**ASSIGNMENT:**
An exact transcription of the lines below, from the first through the one containing "logic signed [IN_W-1:0] y_value;", is the only output wanted.

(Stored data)
+---+
<file path="src/rtl/tsm_pkg.sv">
// Shared types, codes and constants for the two-axis coordinated step mover.
package tsm_pkg;

  localparam int POS_BITS_DEF = 24;
  localparam int IN_W         = 24;
  localparam int LEN_W        = 23;
  localparam int APB_DW       = 32;
  localparam int APB_AW       = 3;

  localparam logic [LEN_W-1:0] LEN_RESET = {LEN_W{1'b1}};

  localparam logic REG_X_LEN = 1'b0;
  localparam logic REG_Y_LEN = 1'b1;

  typedef enum logic [1:0] {
    K_TICK = 2'd0,
    K_ABS  = 2'd1,
    K_REL  = 2'd2,
    K_HOME = 2'd3
  } kind_t;

  typedef enum logic [1:0] {
    ST_NONE     = 2'd0,
    ST_ACCEPTED = 2'd1,
    ST_RANGE    = 2'd2,
    ST_BUSY     = 2'd3
  } status_t;

  typedef struct packed {
    logic              step_x;
    logic              dir_x;
    logic              step_y;
    logic              dir_y;
    logic              busy_res;
    status_t           status;
    logic [IN_W-1:0]   x_now;
    logic [IN_W-1:0]   y_now;
  } res_t;

endpackage

</file>
<file path="src/rtl/tsm_if.sv">
// Request and result channel interfaces of the step mover.
interface tsm_in_if
  import tsm_pkg::*;
  ();
  logic                   valid;
  logic                   ready;
  kind_t                  kind;
  logic signed [IN_W-1:0] x_value;
  logic signed [IN_W-1:0] y_value;

  modport source (output valid, kind, x_value, y_value, input ready);
  modport sink   (input valid, kind, x_value, y_value, output ready);
endinterface

interface tsm_out_if
  import tsm_pkg::*;
  ();
  logic                   valid;
  logic                   ready;
  logic                   step_x;
  logic                   dir_x;
  logic                   step_y;
  logic                   dir_y;
  logic                   busy_res;
  status_t                status;
  logic signed [IN_W-1:0] x_now;
  logic signed [IN_W-1:0] y_now;

  modport source (output valid, step_x, dir_x, step_y, dir_y, busy_res, status,
                  x_now, y_now, input ready);
  modport sink   (input valid, step_x, dir_x, step_y, dir_y, busy_res, status,
                  x_now, y_now, output ready);
endinterface

</file>
<file path="src/rtl/tsm_cfg_regs.sv">
// APB register block holding the axis length limits.
module tsm_cfg_regs
  import tsm_pkg::*;
(
  input  logic              clk,
  input  logic              rst_n,
  input  logic              psel,
  input  logic              penable,
  input  logic              pwrite,
  input  logic [APB_AW-1:0] paddr,
  input  logic [APB_DW-1:0] pwdata,
  output logic [APB_DW-1:0] prdata,
  output logic              pready,
  output logic [LEN_W-1:0]  x_len,
  output logic [LEN_W-1:0]  y_len
);

  logic [LEN_W-1:0] x_len_r;
  logic [LEN_W-1:0] y_len_r;
  logic             wr_en;
  logic             reg_idx;

  assign pready  = 1'b1;
  assign reg_idx = paddr[2];
  assign wr_en   = psel && penable && pwrite && pready;

  always_ff @(posedge clk) begin
    if (!rst_n) begin
      x_len_r <= LEN_RESET;
      y_len_r <= LEN_RESET;
    end else if (wr_en) begin
      case (reg_idx)
        REG_X_LEN: x_len_r <= pwdata[LEN_W-1:0];
        REG_Y_LEN: y_len_r <= pwdata[LEN_W-1:0];
        default:   x_len_r <= x_len_r;
      endcase
    end
  end

  always_comb begin
    case (reg_idx)
      REG_X_LEN: prdata = APB_DW'(x_len_r);
      REG_Y_LEN: prdata = APB_DW'(y_len_r);
      default:   prdata = '0;
    endcase
  end

  assign x_len = x_len_r;
  assign y_len = y_len_r;

endmodule

</file>
<file path="src/rtl/tsm_core.sv">
// Request register, position and DDA state, and the per-request update logic.
module tsm_core
  import tsm_pkg::*;
#(
  parameter int POS_BITS = POS_BITS_DEF
)
(
  input  logic             clk,
  input  logic             rst_n,
  tsm_in_if.sink           in_ch,
  input  logic [LEN_W-1:0] x_len,
  input  logic [LEN_W-1:0] y_len,
  input  logic             res_ready,
  output logic             res_valid,
  output res_t             res
);

  localparam int P  = POS_BITS;
  localparam int EW = ((P > IN_W) ? P : IN_W) + 2;
  localparam int DW = P + 2;
  localparam longint PMAX_L = (longint'(1) <<< (P - 1)) - 1;
  localparam longint PMIN_L = -(longint'(1) <<< (P - 1));
  localparam logic signed [EW-1:0] PosMax = EW'(PMAX_L);
  localparam logic signed [EW-1:0] PosMin = EW'(PMIN_L);

  // request register
  logic                   req_valid_r;
  kind_t                  kind_r;
  logic [IN_W-1:0]        xv_r;
  logic [IN_W-1:0]        yv_r;
  logic                   adv;

  // move state
  logic [P-1:0]  x_pos_r,  x_pos_nxt;
  logic [P-1:0]  y_pos_r,  y_pos_nxt;
  logic [P-1:0]  x_span_r, x_span_nxt;
  logic [P-1:0]  y_span_r, y_span_nxt;
  logic          x_fwd_r,  x_fwd_nxt;
  logic          y_fwd_r,  y_fwd_nxt;
  logic [P-1:0]  n_r,      n_nxt;
  logic [P-1:0]  idx_r,    idx_nxt;
  logic [DW-1:0] x_err_r,  x_err_nxt;
  logic [DW-1:0] y_err_r,  y_err_nxt;
  logic          moving_r, moving_nxt;

  logic signed [EW-1:0] xv_e, yv_e, xp_e, yp_e, xl_e, yl_e;
  logic signed [EW-1:0] x_sum, y_sum, dx, dy, dxm, dym, xn_e, yn_e;
  logic                 abs_bad, rel_bad;
  logic [P-1:0]         sx_span, sy_span, s_n;
  logic [DW-1:0]        x_acc, y_acc, two_n;
  logic                 x_hit, y_hit;
  logic [P-1:0]         idx_inc;
  logic                 step_x, step_y;
  status_t              status;

  assign adv         = req_valid_r && res_ready;
  assign in_ch.ready = !req_valid_r || res_ready;

  always_ff @(posedge clk) begin
    if (!rst_n) begin
      req_valid_r <= 1'b0;
    end else if (in_ch.ready) begin
      req_valid_r <= in_ch.valid;
    end
  end

  always_ff @(posedge clk) begin
    if (in_ch.ready && in_ch.valid) begin
      kind_r <= in_ch.kind;
      xv_r   <= in_ch.x_value;
      yv_r   <= in_ch.y_value;
    end
  end

  // extended views for range checks
  assign xv_e = {{(EW-IN_W){xv_r[IN_W-1]}}, xv_r};
  assign yv_e = {{(EW-IN_W){yv_r[IN_W-1]}}, yv_r};
  assign xp_e = {{(EW-P){x_pos_r[P-1]}}, x_pos_r};
  assign yp_e = {{(EW-P){y_pos_r[P-1]}}, y_pos_r};
  assign xl_e = {{(EW-LEN_W){1'b0}}, x_len};
  assign yl_e = {{(EW-LEN_W){1'b0}}, y_len};

  assign abs_bad = xv_e[EW-1] || yv_e[EW-1] || (xv_e > xl_e) || (yv_e > yl_e) ||
                   (xv_e > PosMax) || (yv_e > PosMax);
  assign x_sum   = xp_e + xv_e;
  assign y_sum   = yp_e + yv_e;
  assign rel_bad = (x_sum < PosMin) || (x_sum > PosMax) ||
                   (y_sum < PosMin) || (y_sum > PosMax);

  // delta of a new move: target minus position, or the relative value itself
  assign dx  = (kind_r == K_ABS) ? (xv_e - xp_e) : xv_e;
  assign dy  = (kind_r == K_ABS) ? (yv_e - yp_e) : yv_e;
  assign dxm = dx[EW-1] ? -dx : dx;
  assign dym = dy[EW-1] ? -dy : dy;
  assign sx_span = dxm[P-1:0];
  assign sy_span = dym[P-1:0];
  assign s_n     = (sx_span > sy_span) ? sx_span : sy_span;

  // one DDA slot
  assign two_n   = {1'b0, n_r, 1'b0};
  assign x_acc   = x_err_r + {1'b0, x_span_r, 1'b0};
  assign y_acc   = y_err_r + {1'b0, y_span_r, 1'b0};
  assign x_hit   = x_acc >= two_n;
  assign y_hit   = y_acc >= two_n;
  assign idx_inc = idx_r + P'(1);

  always_comb begin
    x_pos_nxt  = x_pos_r;
    y_pos_nxt  = y_pos_r;
    x_span_nxt = x_span_r;
    y_span_nxt = y_span_r;
    x_fwd_nxt  = x_fwd_r;
    y_fwd_nxt  = y_fwd_r;
    n_nxt      = n_r;
    idx_nxt    = idx_r;
    x_err_nxt  = x_err_r;
    y_err_nxt  = y_err_r;
    moving_nxt = moving_r;
    step_x     = 1'b0;
    step_y     = 1'b0;
    status     = ST_NONE;
    case (kind_r)
      K_TICK: begin
        if (moving_r) begin
          step_x    = x_hit;
          step_y    = y_hit;
          x_err_nxt = x_hit ? (x_acc - two_n) : x_acc;
          y_err_nxt = y_hit ? (y_acc - two_n) : y_acc;
          if (x_hit) x_pos_nxt = x_fwd_r ? (x_pos_r + P'(1)) : (x_pos_r - P'(1));
          if (y_hit) y_pos_nxt = y_fwd_r ? (y_pos_r + P'(1)) : (y_pos_r - P'(1));
          idx_nxt    = idx_inc;
          moving_nxt = (idx_inc != n_r);
        end
      end
      K_ABS, K_REL: begin
        if (moving_r) begin
          status = ST_BUSY;
        end else if ((kind_r == K_ABS) ? abs_bad : rel_bad) begin
          status = ST_RANGE;
        end else begin
          status     = ST_ACCEPTED;
          x_span_nxt = sx_span;
          y_span_nxt = sy_span;
          x_fwd_nxt  = !dx[EW-1];
          y_fwd_nxt  = !dy[EW-1];
          n_nxt      = s_n;
          idx_nxt    = '0;
          x_err_nxt  = {2'b00, s_n};
          y_err_nxt  = {2'b00, s_n};
          moving_nxt = (s_n != '0);
        end
      end
      K_HOME: begin
        if (moving_r) begin
          status = ST_BUSY;
        end else begin
          status    = ST_ACCEPTED;
          x_pos_nxt = '0;
          y_pos_nxt = '0;
        end
      end
      default: status = ST_NONE;
    endcase
  end

  always_ff @(posedge clk) begin
    if (!rst_n) begin
      x_pos_r  <= '0;
      y_pos_r  <= '0;
      x_span_r <= '0;
      y_span_r <= '0;
      x_fwd_r  <= 1'b0;
      y_fwd_r  <= 1'b0;
      n_r      <= '0;
      idx_r    <= '0;
      x_err_r  <= '0;
      y_err_r  <= '0;
      moving_r <= 1'b0;
    end else if (adv) begin
      x_pos_r  <= x_pos_nxt;
      y_pos_r  <= y_pos_nxt;
      x_span_r <= x_span_nxt;
      y_span_r <= y_span_nxt;
      x_fwd_r  <= x_fwd_nxt;
      y_fwd_r  <= y_fwd_nxt;
      n_r      <= n_nxt;
      idx_r    <= idx_nxt;
      x_err_r  <= x_err_nxt;
      y_err_r  <= y_err_nxt;
      moving_r <= moving_nxt;
    end
  end

  assign xn_e = {{(EW-P){x_pos_nxt[P-1]}}, x_pos_nxt};
  assign yn_e = {{(EW-P){y_pos_nxt[P-1]}}, y_pos_nxt};

  assign res_valid    = req_valid_r;
  assign res.step_x   = step_x;
  assign res.dir_x    = x_fwd_nxt;
  assign res.step_y   = step_y;
  assign res.dir_y    = y_fwd_nxt;
  assign res.busy_res = moving_nxt;
  assign res.status   = status;
  assign res.x_now    = xn_e[IN_W-1:0];
  assign res.y_now    = yn_e[IN_W-1:0];

endmodule

</file>
<file path="src/rtl/tsm_out_queue.sv">
// Two-entry result queue: a two-slot circular buffer with read and write pointers.
module tsm_out_queue
  import tsm_pkg::*;
(
  input  logic     clk,
  input  logic     rst_n,
  input  logic     push_valid,
  input  res_t     push_data,
  output logic     push_ready,
  tsm_out_if.source out_ch
);

  res_t       ent_r [2];
  logic       wr_ptr_r;
  logic       rd_ptr_r;
  logic [1:0] cnt_r;
  logic       push, pop;
  res_t       head;

  assign pop        = out_ch.valid && out_ch.ready;
  assign push_ready = (cnt_r != 2'd2) || out_ch.ready;
  assign push       = push_valid && push_ready;

  always_ff @(posedge clk) begin
    if (push) ent_r[wr_ptr_r] <= push_data;
  end

  always_ff @(posedge clk) begin
    if (!rst_n) begin
      wr_ptr_r <= 1'b0;
      rd_ptr_r <= 1'b0;
      cnt_r    <= 2'd0;
    end else begin
      if (push) wr_ptr_r <= !wr_ptr_r;
      if (pop)  rd_ptr_r <= !rd_ptr_r;
      cnt_r <= cnt_r + {1'b0, push} - {1'b0, pop};
    end
  end

  assign head            = ent_r[rd_ptr_r];
  assign out_ch.valid    = (cnt_r != 2'd0);
  assign out_ch.step_x   = head.step_x;
  assign out_ch.dir_x    = head.dir_x;
  assign out_ch.step_y   = head.step_y;
  assign out_ch.dir_y    = head.dir_y;
  assign out_ch.busy_res = head.busy_res;
  assign out_ch.status   = head.status;
  assign out_ch.x_now    = head.x_now;
  assign out_ch.y_now    = head.y_now;

endmodule

</file>
<file path="src/rtl/two_axis_coordinated_step_mover.sv">
// Top level of the two-axis coordinated step mover.
// Two-axis stepper move generator. Each request (tick, absolute move, relative
// move or set home) gives one result. A move of N = max(|dx|,|dy|) slots runs
// as an integer DDA, one slot per tick, so each axis steps at most once per
// tick and lands exactly on its target after the last slot. A request is held
// in the request register, where the DDA update and the move setup
// are done, and its result goes into a two-entry output queue; one request is
// taken every cycle while the queue has room or the result side is taking.
// Commands sent during a move are rejected busy; absolute targets outside
// 0..axis length and relative moves past the position range are rejected.
// The axis length limits are set over the APB port at byte addresses 0 and 4.
module two_axis_coordinated_step_mover
  import tsm_pkg::*;
#(
  parameter int POS_BITS = POS_BITS_DEF
)
(
  input  logic              clk,
  input  logic              rst_n,
  tsm_in_if.sink            in_ch,
  tsm_out_if.source         out_ch,
  input  logic              psel,
  input  logic              penable,
  input  logic              pwrite,
  input  logic [APB_AW-1:0] paddr,
  input  logic [APB_DW-1:0] pwdata,
  output logic [APB_DW-1:0] prdata,
  output logic              pready
);

  logic [LEN_W-1:0] x_len;
  logic [LEN_W-1:0] y_len;
  logic             res_valid;
  logic             res_ready;
  res_t             res;

  tsm_cfg_regs u_cfg (
    .clk     (clk),
    .rst_n   (rst_n),
    .psel    (psel),
    .penable (penable),
    .pwrite  (pwrite),
    .paddr   (paddr),
    .pwdata  (pwdata),
    .prdata  (prdata),
    .pready  (pready),
    .x_len   (x_len),
    .y_len   (y_len)
  );

  tsm_core #(.POS_BITS(POS_BITS)) u_core (
    .clk       (clk),
    .rst_n     (rst_n),
    .in_ch     (in_ch),
    .x_len     (x_len),
    .y_len     (y_len),
    .res_ready (res_ready),
    .res_valid (res_valid),
    .res       (res)
  );

  tsm_out_queue u_queue (
    .clk        (clk),
    .rst_n      (rst_n),
    .push_valid (res_valid),
    .push_data  (res),
    .push_ready (res_ready),
    .out_ch     (out_ch)
  );

endmodule

</file>
<file path="src/flat_wrapper.sv">
// flat-port wrapper written by rule: the top's interface ports become plain ports
module two_axis_coordinated_step_mover_flat import tsm_pkg::*;
#(
  parameter int POS_BITS = POS_BITS_DEF
)
  (clk, rst_n, psel, penable, pwrite, paddr, pwdata, prdata, pready, in_ch_valid, in_ch_kind, in_ch_x_value, in_ch_y_value, in_ch_ready, out_ch_valid, out_ch_step_x, out_ch_dir_x, out_ch_step_y, out_ch_dir_y, out_ch_busy_res, out_ch_status, out_ch_x_now, out_ch_y_now, out_ch_ready);
  tsm_in_if in_ch_i ();
  tsm_out_if out_ch_i ();
  input  logic clk;
  input  logic rst_n;
  input  logic psel;
  input  logic penable;
  input  logic pwrite;
  input  logic [APB_AW-1:0] paddr;
  input  logic [APB_DW-1:0] pwdata;
  output logic [APB_DW-1:0] prdata;
  output logic pready;
  input wire logic [$bits(in_ch_i.valid)-1:0] in_ch_valid;
  input wire logic [$bits(in_ch_i.kind)-1:0] in_ch_kind;
  input wire logic [$bits(in_ch_i.x_value)-1:0] in_ch_x_value;
  input wire logic [$bits(in_ch_i.y_value)-1:0] in_ch_y_value;
  output wire logic [$bits(in_ch_i.ready)-1:0] in_ch_ready;
  output wire logic [$bits(out_ch_i.valid)-1:0] out_ch_valid;
  output wire logic [$bits(out_ch_i.step_x)-1:0] out_ch_step_x;
  output wire logic [$bits(out_ch_i.dir_x)-1:0] out_ch_dir_x;
  output wire logic [$bits(out_ch_i.step_y)-1:0] out_ch_step_y;
  output wire logic [$bits(out_ch_i.dir_y)-1:0] out_ch_dir_y;
  output wire logic [$bits(out_ch_i.busy_res)-1:0] out_ch_busy_res;
  output wire logic [$bits(out_ch_i.status)-1:0] out_ch_status;
  output wire logic [$bits(out_ch_i.x_now)-1:0] out_ch_x_now;
  output wire logic [$bits(out_ch_i.y_now)-1:0] out_ch_y_now;
  input wire logic [$bits(out_ch_i.ready)-1:0] out_ch_ready;
  assign in_ch_i.valid = in_ch_valid;
  assign in_ch_i.kind = in_ch_kind;
  assign in_ch_i.x_value = in_ch_x_value;
  assign in_ch_i.y_value = in_ch_y_value;
  assign in_ch_ready = in_ch_i.ready;
  assign out_ch_valid = out_ch_i.valid;
  assign out_ch_step_x = out_ch_i.step_x;
  assign out_ch_dir_x = out_ch_i.dir_x;
  assign out_ch_step_y = out_ch_i.step_y;
  assign out_ch_dir_y = out_ch_i.dir_y;
  assign out_ch_busy_res = out_ch_i.busy_res;
  assign out_ch_status = out_ch_i.status;
  assign out_ch_x_now = out_ch_i.x_now;
  assign out_ch_y_now = out_ch_i.y_now;
  assign out_ch_i.ready = out_ch_ready;
  two_axis_coordinated_step_mover #(.POS_BITS(POS_BITS)) u_core (.clk(clk), .rst_n(rst_n), .in_ch(in_ch_i), .out_ch(out_ch_i), .psel(psel), .penable(penable), .pwrite(pwrite), .paddr(paddr), .pwdata(pwdata), .prdata(prdata), .pready(pready));
endmodule
</file>
==> config.mk <==
export PLATFORM = sky130hd
export DESIGN_NAME = mbp_queue
export DESIGN_NICKNAME = d
export VERILOG_FILES = /design/src/mbp_pkg.sv /design/src/mbp_queue.sv
export SDC_FILE = /design/constraint.sdc
export NUM_CORES = 1
export LEC_CHECK = 0
export BUFFER_PORTS_ARGS = -buffer_cell sky130_fd_sc_hd__clkbuf_2
export CAP_MARGIN = 30
export CORE_MARGIN = 5
export CORE_UTILIZATION = 44
export CTS_CLUSTER_DIAMETER = 200
export DETAILED_ROUTE_END_ITERATION = 7
export PLACE_DENSITY_LB_ADDON = 0.05
export SETUP_SLACK_MARGIN = 0.1
export SLEW_MARGIN = 20
export SYNTH_ARGS = -nofsm -noshare
export SYNTH_HDL_FRONTEND = slang
export SYNTH_SLANG_ARGS = --single-unit
==> constraint.sdc <==
create_clock -name clk -period 9.3 [get_ports clk]
set_input_delay 1.395 -clock clk [delete_from_list [all_inputs] [get_ports clk]]
set_output_delay 1.395 -clock clk [all_outputs]
set_load 0.1 [all_outputs]
==> src/mbp_pkg.sv <==
// Shared types and constants for the MSB-first bit packer.
// No dependencies; imported by every module of the block.
package mbp_pkg;

	localparam int MAX_BYTES      = 4096;
	localparam int MAX_FIELD_BITS = 32;
	localparam int IDX_W          = $clog2(MAX_BYTES);
	localparam int CNT_W          = $clog2(MAX_BYTES + 1);
	localparam int FIELD_W        = 32;
	localparam int SIZE_W         = 6;
	localparam int ANC_W          = 16;
	localparam int POS_W          = 16;
	localparam int POS_MAX        = 32767;
	localparam int S_TDATA_W      = 56;
	localparam int M_TDATA_W      = 48;
	localparam int Q_DEPTH        = 2;
	localparam int Q_PTR_W        = $clog2(Q_DEPTH);
	localparam int Q_CNT_W        = $clog2(Q_DEPTH + 1);

	typedef enum logic [1:0] {
		OP_BIT   = 2'd0,
		OP_FIELD = 2'd1,
		OP_PAD   = 2'd2,
		OP_PATCH = 2'd3
	} op_t;

	typedef enum logic [1:0] {
		KIND_BYTE  = 2'd0,
		KIND_PATCH = 2'd1,
		KIND_END   = 2'd2
	} kind_t;

	typedef enum logic [2:0] {
		ST_IDLE,
		ST_APPEND,
		ST_PATCH,
		ST_END
	} state_t;

	// Classified command passed from front to back
	typedef struct packed {
		op_t                 op;
		logic [FIELD_W-1:0]  bits;     // bits to append, next bit at the top
		logic [SIZE_W-1:0]   nbits;    // number of bits to append
		logic                value;    // value forced at the anchor
		logic                anc_ok;   // anchor is not negative
		logic [IDX_W-1:0]    anc_idx;
		logic [2:0]          anc_bit;
	} cmd_t;

	typedef struct packed {
		kind_t               kind;
		logic [IDX_W-1:0]    byte_index;
		logic [7:0]          byte_value;
		logic [7:0]          color_bits;
		logic [POS_W-1:0]    bit_position;
		logic                overflow;
		logic                last;
	} result_t;

endpackage

==> src/mbp_queue.sv <==
// Short command queue between the front and back ends.
// Depends on mbp_pkg for the command type and depth.
module mbp_queue (
	input  logic          clk,
	input  logic          arst_n,
	input  logic          push,
	input  mbp_pkg::cmd_t push_cmd,
	output logic          full,
	input  logic          pop,
	output logic          not_empty,
	output mbp_pkg::cmd_t head
);
	import mbp_pkg::*;

	cmd_t               entry_q [Q_DEPTH];
	logic [Q_PTR_W-1:0] wr_ptr_q;
	logic [Q_PTR_W-1:0] rd_ptr_q;
	logic [Q_CNT_W-1:0] count_q;
	logic               do_push;
	logic               do_pop;

	assign full      = (count_q == Q_CNT_W'(Q_DEPTH));
	assign not_empty = (count_q != '0);
	assign head      = entry_q[rd_ptr_q];
	assign do_push   = push && !full;
	assign do_pop    = pop && not_empty;

	// Advance pointers and occupancy
	always_ff @(posedge clk or negedge arst_n) begin
		if (!arst_n) begin
			wr_ptr_q <= '0;
			rd_ptr_q <= '0;
			count_q  <= '0;
		end else begin
			if (do_push) begin
				wr_ptr_q <= (wr_ptr_q == Q_PTR_W'(Q_DEPTH - 1)) ? '0 : wr_ptr_q + 1'b1;
			end
			if (do_pop) begin
				rd_ptr_q <= (rd_ptr_q == Q_PTR_W'(Q_DEPTH - 1)) ? '0 : rd_ptr_q + 1'b1;
			end
			if (do_push && !do_pop) begin
				count_q <= count_q + 1'b1;
			end else if (do_pop && !do_push) begin
				count_q <= count_q - 1'b1;
			end
		end
	end

	// Hold command payloads
	always_ff @(posedge clk) begin
		if (do_push) begin
			entry_q[wr_ptr_q] <= push_cmd;
		end
	end

endmodule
+---+
**YOUR RESPONSE:**
<file path="src/rtl/tsm_pkg.sv">
// Shared types, codes and constants for the two-axis coordinated step mover.
package tsm_pkg;

  localparam int POS_BITS_DEF = 24;
  localparam int IN_W         = 24;
  localparam int LEN_W        = 23;
  localparam int APB_DW       = 32;
  localparam int APB_AW       = 3;

  localparam logic [LEN_W-1:0] LEN_RESET = {LEN_W{1'b1}};

  localparam logic REG_X_LEN = 1'b0;
  localparam logic REG_Y_LEN = 1'b1;

  typedef enum logic [1:0] {
    K_TICK = 2'd0,
    K_ABS  = 2'd1,
    K_REL  = 2'd2,
    K_HOME = 2'd3
  } kind_t;

  typedef enum logic [1:0] {
    ST_NONE     = 2'd0,
    ST_ACCEPTED = 2'd1,
    ST_RANGE    = 2'd2,
    ST_BUSY     = 2'd3
  } status_t;

  typedef struct packed {
    logic              step_x;
    logic              dir_x;
    logic              step_y;
    logic              dir_y;
    logic              busy_res;
    status_t           status;
    logic [IN_W-1:0]   x_now;
    logic [IN_W-1:0]   y_now;
  } res_t;

endpackage

</file>
<file path="src/rtl/tsm_if.sv">
// Request and result channel interfaces of the step mover.
interface tsm_in_if
  import tsm_pkg::*;
  ();
  logic                   valid;
  logic                   ready;
  kind_t                  kind;
  logic signed [IN_W-1:0] x_value;
  logic signed [IN_W-1:0] y_value;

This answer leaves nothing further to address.